* _Directions_
Your answer should be the line containing "current_max <= 20'h00000;" and every line after it to the end of the records below, word for word.
(Excerpted data begins)
==> flow/design.v <==
module CONV(
	input			clk,               
	input			reset,             
	output reg		busy,	            
	input			ready,	            
	output reg[11:0]	iaddr,            
	input signed[19:0]	idata,            
	output reg 	     cwr,              
	output reg[11:0] 	caddr_wr,         
	output reg[19:0] 	cdata_wr,         
	output reg	 crd,               
	output reg[11:0]	caddr_rd,         
	input	[19:0]		cdata_rd,         
	output reg[2:0] 	csel              
);
parameter signed bias = 40'h0013100000;    
parameter signed K0_0 = 20'h0A89E;         
parameter signed K0_1 = 20'h092D5;         
parameter signed K0_2 = 20'h06D43;         
parameter signed K0_3 = 20'h01004;         
parameter signed K0_4 = 20'hF8F71;         
parameter signed K0_5 = 20'hF6E54;         
parameter signed K0_6 = 20'hFA6D7;         
parameter signed K0_7 = 20'hFC834;         
parameter signed K0_8 = 20'hFAC19;         
parameter IDLE       = 3'd0;    
parameter READ_CONV  = 3'd1;    
parameter WRITE_L0   = 3'd2;    
parameter DELAY1     = 3'd3;    
parameter READ_L0    = 3'd4;    
parameter WRITE_L1   = 3'd5;    
parameter DELAY2     = 3'd6;    
parameter FINISH     = 3'd7;    
reg [5:0] x, y, L1_x, L1_y;             
reg [3:0] counter_kdata, counter_kaddr;   
reg [2:0] counter_layer1;	            
reg [2:0] current_state, next_state;    
reg signed [19:0] Kernel;               
reg signed [39:0] conv_sum;             
reg signed [19:0] idata_tmp;            
wire signed [39:0] data_conv;
wire signed [19:0] conv_result;
assign data_conv = Kernel * idata_tmp;              
assign conv_result[19:0] = conv_sum[35:16] + conv_sum[15];   
always@(*) begin
	case(counter_kdata)
		4'd1: Kernel = K0_0;
		4'd2: Kernel = K0_1;
		4'd3: Kernel = K0_2;
		4'd4: Kernel = K0_3;
		4'd5: Kernel = K0_4;
		4'd6: Kernel = K0_5;
		4'd7: Kernel = K0_6;
		4'd8: Kernel = K0_7;
		4'd9: Kernel = K0_8;
		default: Kernel = 0;
	endcase
end
always@(posedge clk or posedge reset) begin
	if(reset) 
		current_state <= IDLE;
	else 
		current_state <= next_state;
end
always @(*) begin
	case (current_state)
		IDLE:       next_state = (ready) ? READ_CONV : IDLE;
		READ_CONV:  next_state = (counter_kdata == 4'd10) ? WRITE_L0 : READ_CONV;  
		WRITE_L0:   next_state = DELAY1;
		DELAY1:     next_state = (x == 6'd0 && y == 6'd0) ? READ_L0 : READ_CONV;
		READ_L0:    next_state = (counter_layer1 == 3'd4) ? WRITE_L1 : READ_L0;
		WRITE_L1:   next_state = DELAY2;
		DELAY2:     next_state = (L1_x == 6'd0 && L1_y == 6'd0) ? FINISH : READ_L0;
		FINISH:     next_state = FINISH;
		default:    next_state = IDLE;
	endcase
end
always@(posedge clk or posedge reset) begin
	if(reset) begin 
		iaddr <= 12'd0;
	end else if(current_state == READ_CONV) begin 
		case(counter_kaddr)
			4'd0: iaddr <= (y-1)*64 + x-1;
			4'd1: iaddr <= (y-1)*64 + x;
			4'd2: iaddr <= (y-1)*64 + x+1;
			4'd3: iaddr <= y*64 + x-1;
			4'd4: iaddr <= y*64 + x;		 
			4'd5: iaddr <= y*64 + x+1;		
			4'd6: iaddr <= (y+1)*64 + x-1;
			4'd7: iaddr <= (y+1)*64 + x;
			4'd8: iaddr <= (y+1)*64 + x+1;
			default: iaddr <= iaddr;
		endcase
	end
end
always@(posedge clk or posedge reset) begin
	if(reset) 
		counter_kaddr <= 4'd0;
	else if(current_state == READ_CONV) 
		counter_kaddr <= counter_kaddr + 4'd1;
	else 
		counter_kaddr <= counter_kaddr;
end
always@(posedge clk or posedge reset) begin
	if(reset) 
		idata_tmp <= 0;
	else if(current_state == READ_CONV) begin
		case(counter_kdata)
			4'd0: idata_tmp <= (x == 0 || y == 0) ? 20'd0 : idata;
			4'd1: idata_tmp <= (y == 0) ? 20'd0 : idata;
			4'd2: idata_tmp <= (x == 63 || y == 0) ? 20'd0 : idata;
			4'd3: idata_tmp <= (x == 0) ? 20'd0 : idata;
			4'd4: idata_tmp <= idata;
			4'd5: idata_tmp <= (x == 63) ? 20'd0 : idata;
			4'd6: idata_tmp <= (x == 0 || y == 63) ? 20'd0 : idata;
			4'd7: idata_tmp <= (y == 63) ? 20'd0 : idata;
			4'd8: idata_tmp <= (x == 63 || y == 63) ? 20'd0 : idata;
			default: idata_tmp <= idata_tmp;
		endcase
	end 
end
always@(posedge clk or posedge reset) begin
	if(reset) 
		conv_sum <= 40'd0;
	else if(current_state == READ_CONV) begin
		if(counter_kdata == 0) 
			conv_sum <= 40'd0;
		else if(counter_kdata == 10)     
			conv_sum <= conv_sum + bias;
		else  
			conv_sum <= conv_sum + data_conv;  
	end
end
always@(posedge clk or posedge reset) begin
	if(reset) 
		busy <= 0;
	else if(ready) 
		busy <= 1; 
	else if(current_state == FINISH) 
		busy <= 0;
end
always@(posedge clk or posedge reset) begin
	if(reset) 
		cwr <= 1'd0;
	else if(current_state == WRITE_L0 || current_state == WRITE_L1)
		cwr <= 1'd1;
	else 
		cwr <= 1'd0;
end
always@(posedge clk or posedge reset) begin
	if(reset) 
		crd <= 1'd0;
	else if(current_state == READ_L0) 
		crd <= 1'd1;
	else 
		crd <= 1'd0;
end
always@(posedge clk or posedge reset) begin
	if(reset) 
		csel <= 3'b000;
	else if(current_state == WRITE_L0) 
		csel <= 3'b001;
	else if(current_state == WRITE_L1) 
		csel <= 3'b011;
	else if(current_state == READ_L0) 
		csel <= 3'b001;
	else 
		csel <= csel;
end
always@(posedge clk or posedge reset) begin
	if(reset) 
		caddr_rd <= 12'd0;
	else if(current_state == READ_L0) begin
		case(counter_layer1)
			3'd0: caddr_rd <= L1_y*64 + L1_x;
			3'd1: caddr_rd <= L1_y*64 + L1_x+1;
			3'd2: caddr_rd <= (L1_y+1)*64 + L1_x;
			3'd3: caddr_rd <= (L1_y+1)*64 + L1_x+1;
		endcase 
	end
end
always@(posedge clk or posedge reset) begin
	if(reset) 
		caddr_wr <= 0;
	else if(current_state == WRITE_L0)  
		caddr_wr <= y * 64 + x; 
	else if(current_state == WRITE_L1)  
		caddr_wr <= (L1_y/2) * 32 + (L1_x/2);  
end
reg signed [19:0] current_max;
always@(posedge clk or posedge reset) begin
	if(reset) begin
		cdata_wr <= 20'd0;
		current_max <= 20'd0; 
	end else begin
		case(current_state)
			WRITE_L0:  
				cdata_wr <= (conv_sum[39]) ? 20'd0 : conv_result;
			READ_L0: begin				
				if(counter_layer1 == 3'd1) begin	 
					current_max <= cdata_rd; 		 
				end else begin
					current_max <= (cdata_rd > current_max) ? cdata_rd : current_max;
				end
			end
			WRITE_L1: begin
				cdata_wr <= current_max;
				current_max <= 20'h00000;  
			end
			default: begin
			end
		endcase
	end
end
always@(posedge clk or posedge reset) begin
	if(reset) begin
		x <= 6'd0; 
		y <= 6'd0;
	end else if(current_state == WRITE_L0) begin
		if(x == 6'd63) begin  
			x <= 6'd0;
			y <= y + 6'd1;
		end else begin
			x <= x + 6'd1;
		end
	end
end
always@(posedge clk or posedge reset) begin
	if(reset) begin
		L1_x <= 6'd0; 
		L1_y <= 6'd0;
	end else if(current_state == WRITE_L1) begin
		if(L1_x == 6'd62) begin
			L1_x <= 0;
			L1_y <= L1_y + 2;
		end else begin
			L1_x <= L1_x + 2;
		end
	end
end
always@(posedge clk or posedge reset) begin
	if(reset) 
		counter_kdata <= 4'd0;
	else 
		counter_kdata <= counter_kaddr;
end
always@(posedge clk or posedge reset) begin
	if(reset) 
		counter_layer1 <= 0;
	else if(current_state == READ_L0) 
		counter_layer1 <= counter_layer1 + 3'd1;
	else 
		counter_layer1 <= 0;
end
endmodule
(Excerpted data ends)
* _Result_
				current_max <= 20'h00000;  
			end
			default: begin
			end
		endcase
	end
end
always@(posedge clk or posedge reset) begin
	if(reset) begin
		x <= 6'd0; 
		y <= 6'd0;
	end else if(current_state == WRITE_L0) begin
		if(x == 6'd63) begin  
			x <= 6'd0;
			y <= y + 6'd1;
		end else begin
			x <= x + 6'd1;
		end
	end
end
always@(posedge clk or posedge reset) begin
	if(reset) begin
		L1_x <= 6'd0; 
		L1_y <= 6'd0;
	end else if(current_state == WRITE_L1) begin
		if(L1_x == 6'd62) begin
			L1_x <= 0;
			L1_y <= L1_y + 2;
		end else begin
			L1_x <= L1_x + 2;
		end
	end
end
always@(posedge clk or posedge reset) begin
	if(reset) 
		counter_kdata <= 4'd0;
	else 
		counter_kdata <= counter_kaddr;
end
always@(posedge clk or posedge reset) begin
	if(reset) 
		counter_layer1 <= 0;
	else if(current_state == READ_L0) 
		counter_layer1 <= counter_layer1 + 3'd1;
	else 
		counter_layer1 <= 0;
end
endmodule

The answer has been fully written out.